Release the current pending operation back to ready when a runner stopped before
executing it:
```bash
canic restore apply-unclaim \
--journal restore-apply-journal.json \
--sequence 0 \
--updated-at 2026-05-04T12:01:00Z \
--out restore-apply-journal.json
```
Use `--sequence <n>` with `apply-unclaim` when recovery scripts should only
release the pending operation they inspected.
Mark one journal operation after an external restore step completes or fails:
```bash
canic restore apply-mark \
--journal restore-apply-journal.json \
--sequence 0 \
--state completed \
--updated-at 2026-05-04T12:02:00Z \
--out restore-apply-journal.json \
--require-pending
```
Use `--state failed --reason <text>` to record a failed operation. The command
validates the input journal, refuses to skip earlier ready operations, refreshes
operation counts, and writes the updated journal without executing any restore
mutation.
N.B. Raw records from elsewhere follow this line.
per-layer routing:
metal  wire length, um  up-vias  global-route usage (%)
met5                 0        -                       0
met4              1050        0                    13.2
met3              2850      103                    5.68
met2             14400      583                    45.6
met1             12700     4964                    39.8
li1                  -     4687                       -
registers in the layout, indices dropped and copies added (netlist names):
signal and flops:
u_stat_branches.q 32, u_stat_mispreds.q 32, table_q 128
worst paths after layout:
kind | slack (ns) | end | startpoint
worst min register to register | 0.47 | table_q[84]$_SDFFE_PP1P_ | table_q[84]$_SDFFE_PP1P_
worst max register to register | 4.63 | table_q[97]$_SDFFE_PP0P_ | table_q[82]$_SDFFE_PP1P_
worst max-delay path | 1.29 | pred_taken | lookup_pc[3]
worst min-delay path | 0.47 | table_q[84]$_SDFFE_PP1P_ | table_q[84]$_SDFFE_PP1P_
**config.mk**
```make
export PLATFORM = sky130hd
export DESIGN_NAME = host_write_credit_tracker
export DESIGN_NICKNAME = d
export VERILOG_FILES = /design/src/rtl/host_write_credit_pkg.sv /design/src/rtl/host_wr_burst_counter.sv /design/src/rtl/host_write_credit_tracker.sv
export SDC_FILE = /design/constraint.sdc
export NUM_CORES = 1
export LEC_CHECK = 0
export BUFFER_PORTS_ARGS = -buffer_cell sky130_fd_sc_hd__buf_4
export CAP_MARGIN = 0
export CORE_AREA = 2 2 498 500
export CTS_CLUSTER_DIAMETER = 50
export DETAILED_ROUTE_END_ITERATION = 12
export DIE_AREA = 0 0 500 502
export GPL_ROUTABILITY_DRIVEN = 0
export PLACE_DENSITY_LB_ADDON = 0.2
export SETUP_SLACK_MARGIN = 0.3
export SKIP_CTS_REPAIR_TIMING = 1
export SLEW_MARGIN = 40
export SYNTH_ARGS = -nofsm -noshare
export SYNTH_HDL_FRONTEND = slang
export SYNTH_SLANG_ARGS = --single-unit
```
**constraint.sdc**
```tcl
create_clock -name dma_clock_clk -period 3 [get_ports dma_clock_clk]
set_input_delay 0.75 -clock dma_clock_clk [delete_from_list [all_inputs] [get_ports dma_clock_clk]]
set_output_delay 0.75 -clock dma_clock_clk [all_outputs]
set_load 0.005 [all_outputs]
```
**src/rtl/host_write_credit_pkg.sv**
```systemverilog
// Shared constants and types for the host write credit tracker.
// Response codes, counter widths and the fence state encoding live here.
package host_write_credit_pkg;

  localparam logic [1:0] RESP_OKAY     = 2'b00;
  localparam logic [1:0] RESP_RESERVED = 2'b01;
  localparam logic [1:0] RESP_SLVERR   = 2'b10;
  localparam logic [1:0] RESP_DECERR   = 2'b11;

  localparam int OUTST_W = 8;
  localparam int ERR_W   = 16;
  localparam logic [ERR_W-1:0] ERR_MAX = 16'hFFFF;

  typedef enum logic [0:0] {
    FENCE_IDLE  = 1'b0,
    FENCE_DRAIN = 1'b1
  } fence_state_t;

  function automatic logic resp_is_err(input logic [1:0] resp);
    return (resp != RESP_OKAY);
  endfunction

endpackage

```
**src/rtl/host_wr_burst_counter.sv**
```systemverilog
// Beat tracker for AVMM write bursts: flags the first beat of a burst and
// reports whether a burst is still in progress now and after this cycle.
module host_wr_burst_counter #(
  parameter int BURST_W = 3
) (
  input  logic               clk,
  input  logic               rst,
  input  logic               beat_accept,
  input  logic [BURST_W-1:0] burstcount,
  output logic               first_beat,
  output logic               burst_busy,
  output logic               burst_busy_next
);

  logic [BURST_W-1:0] beat_cnt_r;
  logic [BURST_W-1:0] beat_cnt_s;
  logic [BURST_W-1:0] burst_len_s;

  // Next beat count: load remaining beats on a first beat, count down after.
  always_comb begin
    beat_cnt_s  = beat_cnt_r;
    burst_len_s = (burstcount == {BURST_W{1'b0}}) ? BURST_W'(1) : burstcount;
    if (beat_accept) begin
      if (beat_cnt_r == {BURST_W{1'b0}}) begin
        beat_cnt_s = burst_len_s - BURST_W'(1);
      end else begin
        beat_cnt_s = beat_cnt_r - BURST_W'(1);
      end
    end else begin
      beat_cnt_s = beat_cnt_r;
    end
  end

  // Remaining-beat register.
  always_ff @(posedge clk or posedge rst) begin
    if (rst) begin
      beat_cnt_r <= {BURST_W{1'b0}};
    end else begin
      beat_cnt_r <= beat_cnt_s;
    end
  end

  assign first_beat      = (beat_cnt_r == {BURST_W{1'b0}});
  assign burst_busy      = !first_beat;
  assign burst_busy_next = (beat_cnt_s != {BURST_W{1'b0}});

endmodule

```
**src/rtl/host_write_credit_tracker.sv**
```systemverilog
// Outstanding-burst credit tracker, error counter and write fence between the
// DMA host_write master and the host port. Optional error IRQ: HOST_WR_ERR_IRQ_EN.
module host_write_credit_tracker
  import host_write_credit_pkg::*;
#(
  parameter int MAX_OUTSTANDING = 64,
  parameter int ADDR_W          = 48,
  parameter int DATA_W          = 512,
  parameter int BURST_W         = 3
) (
  input  logic                  dma_clock_clk,
  input  logic                  reset_reset,
  input  logic [ADDR_W-1:0]     s_address,
  input  logic [DATA_W-1:0]     s_writedata,
  input  logic [DATA_W/8-1:0]   s_byteenable,
  input  logic [BURST_W-1:0]    s_burstcount,
  input  logic                  s_write,
  output logic                  s_waitrequest,
  output logic [1:0]            s_response,
  output logic                  s_writeresponsevalid,
  output logic [ADDR_W-1:0]     m_address,
  output logic [DATA_W-1:0]     m_writedata,
  output logic [DATA_W/8-1:0]   m_byteenable,
  output logic [BURST_W-1:0]    m_burstcount,
  output logic                  m_write,
  input  logic                  m_waitrequest,
  input  logic [1:0]            m_response,
  input  logic                  m_writeresponsevalid,
  input  logic                  fence_req,
  output logic                  fence_done,
`ifdef HOST_WR_ERR_IRQ_EN
  input  logic                  err_irq_clr,
  output logic                  err_irq,
`endif
  output logic [OUTST_W-1:0]    outstanding,
  output logic [ERR_W-1:0]      err_count,
  output logic                  protocol_err
);

  localparam logic [OUTST_W-1:0] MAX_OUT = OUTST_W'(MAX_OUTSTANDING);

  logic               first_beat_s;
  logic               burst_busy_s;
  logic               burst_busy_next_s;
  logic               stall_s;
  logic               beat_accept_s;
  logic               acquire_s;
  logic               release_s;
  logic               drained_s;
  logic [OUTST_W-1:0] outstanding_s;
  logic [OUTST_W-1:0] outstanding_r;
  logic [ERR_W-1:0]   err_count_r;
  logic               protocol_err_r;
  logic               fence_done_r;
  fence_state_t       fence_state_r;

  assign m_address            = s_address;
  assign m_writedata          = s_writedata;
  assign m_byteenable         = s_byteenable;
  assign m_burstcount         = s_burstcount;
  assign s_response           = m_response;
  assign s_writeresponsevalid = m_writeresponsevalid;

  // Only a burst boundary may be held back; beats inside a burst always flow.
  assign stall_s       = !burst_busy_s &&
                         ((outstanding_r == MAX_OUT) || (fence_state_r == FENCE_DRAIN));
  assign m_write       = s_write && !stall_s && !reset_reset;
  assign s_waitrequest = m_waitrequest || stall_s || reset_reset;
  assign beat_accept_s = s_write && !s_waitrequest;
  assign acquire_s     = beat_accept_s && first_beat_s;
  assign release_s     = m_writeresponsevalid;

  host_wr_burst_counter #(
    .BURST_W (BURST_W)
  ) u_burst_counter (
    .clk             (dma_clock_clk),
    .rst             (reset_reset),
    .beat_accept     (beat_accept_s),
    .burstcount      (s_burstcount),
    .first_beat      (first_beat_s),
    .burst_busy      (burst_busy_s),
    .burst_busy_next (burst_busy_next_s)
  );

  // Next outstanding count; a stray response never wraps below zero.
  always_comb begin
    outstanding_s = outstanding_r;
    case ({acquire_s, release_s})
      2'b10:   outstanding_s = outstanding_r + OUTST_W'(1);
      2'b01:   outstanding_s = (outstanding_r == OUTST_W'(0)) ? OUTST_W'(0)
                                                              : outstanding_r - OUTST_W'(1);
      default: outstanding_s = outstanding_r;
    endcase
  end

  assign drained_s = !burst_busy_next_s && (outstanding_s == OUTST_W'(0));

  // Credit, error and protocol-violation state.
  always_ff @(posedge dma_clock_clk or posedge reset_reset) begin
    if (reset_reset) begin
      outstanding_r  <= {OUTST_W{1'b0}};
      err_count_r    <= {ERR_W{1'b0}};
      protocol_err_r <= 1'b0;
    end else begin
      outstanding_r <= outstanding_s;
      if (release_s && resp_is_err(m_response) && (err_count_r != ERR_MAX)) begin
        err_count_r <= err_count_r + ERR_W'(1);
      end
      if (release_s && (outstanding_r == OUTST_W'(0))) begin
        protocol_err_r <= 1'b1;
      end
    end
  end

  // Fence FSM: completes in the request cycle when nothing is in flight.
  always_ff @(posedge dma_clock_clk or posedge reset_reset) begin
    if (reset_reset) begin
      fence_state_r <= FENCE_IDLE;
      fence_done_r  <= 1'b0;
    end else begin
      case (fence_state_r)
        FENCE_IDLE: begin
          if (fence_req && drained_s) begin
            fence_done_r <= 1'b1;
          end else if (fence_req) begin
            fence_state_r <= FENCE_DRAIN;
            fence_done_r  <= 1'b0;
          end else begin
            fence_done_r <= 1'b0;
          end
        end
        FENCE_DRAIN: begin
          if (drained_s) begin
            fence_state_r <= FENCE_IDLE;
            fence_done_r  <= 1'b1;
          end else begin
            fence_done_r <= 1'b0;
          end
        end
        default: begin
          fence_state_r <= FENCE_IDLE;
          fence_done_r  <= 1'b0;
        end
      endcase
    end
  end

`ifdef HOST_WR_ERR_IRQ_EN
  logic err_irq_r;

  // Error interrupt: a new error wins over a coincident clear.
  always_ff @(posedge dma_clock_clk or posedge reset_reset) begin
    if (reset_reset) begin
      err_irq_r <= 1'b0;
    end else if (release_s && resp_is_err(m_response)) begin
      err_irq_r <= 1'b1;
    end else if (err_irq_clr) begin
      err_irq_r <= 1'b0;
    end
  end

  assign err_irq = err_irq_r;
`endif

  assign outstanding  = outstanding_r;
  assign err_count    = err_count_r;
  assign protocol_err = protocol_err_r;
  assign fence_done   = fence_done_r;

endmodule
```
==> impl_metrics.yaml, run 1 <==
status:
  outcome: "finished clean"
yosys:
  yosysTopAreaCell: "buf_4"
  yosys-top-cells-area: "buf_4 72%, dfrtp_1 11%, xnor2_1 1.6%"
  yosys.area.top_type_share: 0.720
  syn_avg_cell_area_um2: 7.99
  synth_edf_count: 0
  synth_ff_type: "dfrtp_1"
  syn_inst: 826
  ys_ff_latch: 30
  ys_warn_count: 0
  synth.distinct_cells: 52
  syn-cell-area_um2: 6600
  syn_nets: 1468
  async_flop_share: 1.00
  ys_seq_area_frac: 0.114
global_route:
  grt_pass1_wl_um: 134000
  grt_max_degree: 18
  grt_antenna_before_repair: 2
  grt_pass1_vias: 3299
  track_usage: 0.0959
  gr-total-overflow: 0
die:
  io_pins: 1293
  core_area_um2: 245000
  start_util: 0.0269
  die_h_um: 502
  rows: 182
  die_area_um2: 251000
  die_w_um: 500
clocking:
  clk_path_buf_depth: 2
  clk_pin_slew_ns: 0.06
  cts.sinks: 30
  cts_tree: "done"
  htree_num_levels: 2
  numCtsBuffers: 5
  clockRootBuffer: "clkbuf_16"
  insertion_delay_ns: 0.31
setup_path:
  r2r-start: "outstanding[0]"
  critPathKind: "register to register"
  end_kind: "register"
  critPathArrivalTime_ns: 3.15
  worstSetupStartpointType: "register"
  cp-startpoint: "outstanding[0]"
  critPathMaxFanout: 7
  required_ns: 3.24
drt:
  dr.pass1.iters: 4
  drtIter0Drc: 170
  vias: 3229
  wire_per_inst_um: 36.0
  postRouteAntennaNets: 0
  vias_per_cell: 0.921
  totalWireLength_um: 126000
  drc: 0
finish:
  nNetsFinal: 926
  nFillCells: 29100
  drive_above_1_share: 0.467
  area_growth_pct: 3.94
power:
  p_per_area_nw_per_um2: 415
  power.total_mw: 2.84
  p_leak_nw: 1.30
  vdd_drop_max_mv: 0.199
worst_hold_path:
  min-delay-start: "protocol_err"
  min_path_type: "register to register"
timing:
  period_share: 0.969
  final.setup_skew_ns: 0.00730
  rsz0062_at_grt: "true"
  layout_min_cycle_time_ns: 2.91
  slew_violations: 0
  fmax_mhz: 344
  slew_headroom: 0.499
  hold_viol: 0
  setup_violations: 0
  tightest_slew_ns: 0.747
  setup_slack_ns: 0.0938
placed_design:
  place_ws_ns: -0.225
  port_buffers: 44
  dp.final_hpwl_um: 122000
run:
  drv_cap: 0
Use `--require-pending` when runners should only mark operations that
were claimed first.
Example external restore runner loop:
```bash
set -euo pipefail
journal=restore-apply-journal.json
network=local
while true; do
canic restore apply-status \
--journal "$journal" \
--out restore-apply-status.json \
--require-ready \
--require-no-pending \
--require-no-failed
if canic restore apply-status \
--journal "$journal" \
--out restore-apply-status.json \
--require-complete; then
break
fi
canic restore apply-command \
--journal "$journal" \
--network "$network" \
--out restore-apply-command.json \
--require-command
sequence="$(jq -r '.operation.sequence' restore-apply-command.json)"
canic restore apply-claim \
--journal "$journal" \
--sequence "$sequence" \
--updated-at "$updated_at" \
--out "$journal"
eval "$command"
canic restore apply-mark \
--journal "$journal" \
--sequence "$sequence" \
--state completed \
--updated-at "$(date -u +%Y-%m-%dT%H:%M:%SZ)" \
--out "$journal" \
--require-pending
done
```
If the runner stops after claiming work but before executing the previewed
command, inspect `restore-apply-status.json` and use `apply-unclaim --sequence
<n>` to release the pending operation back to `ready`.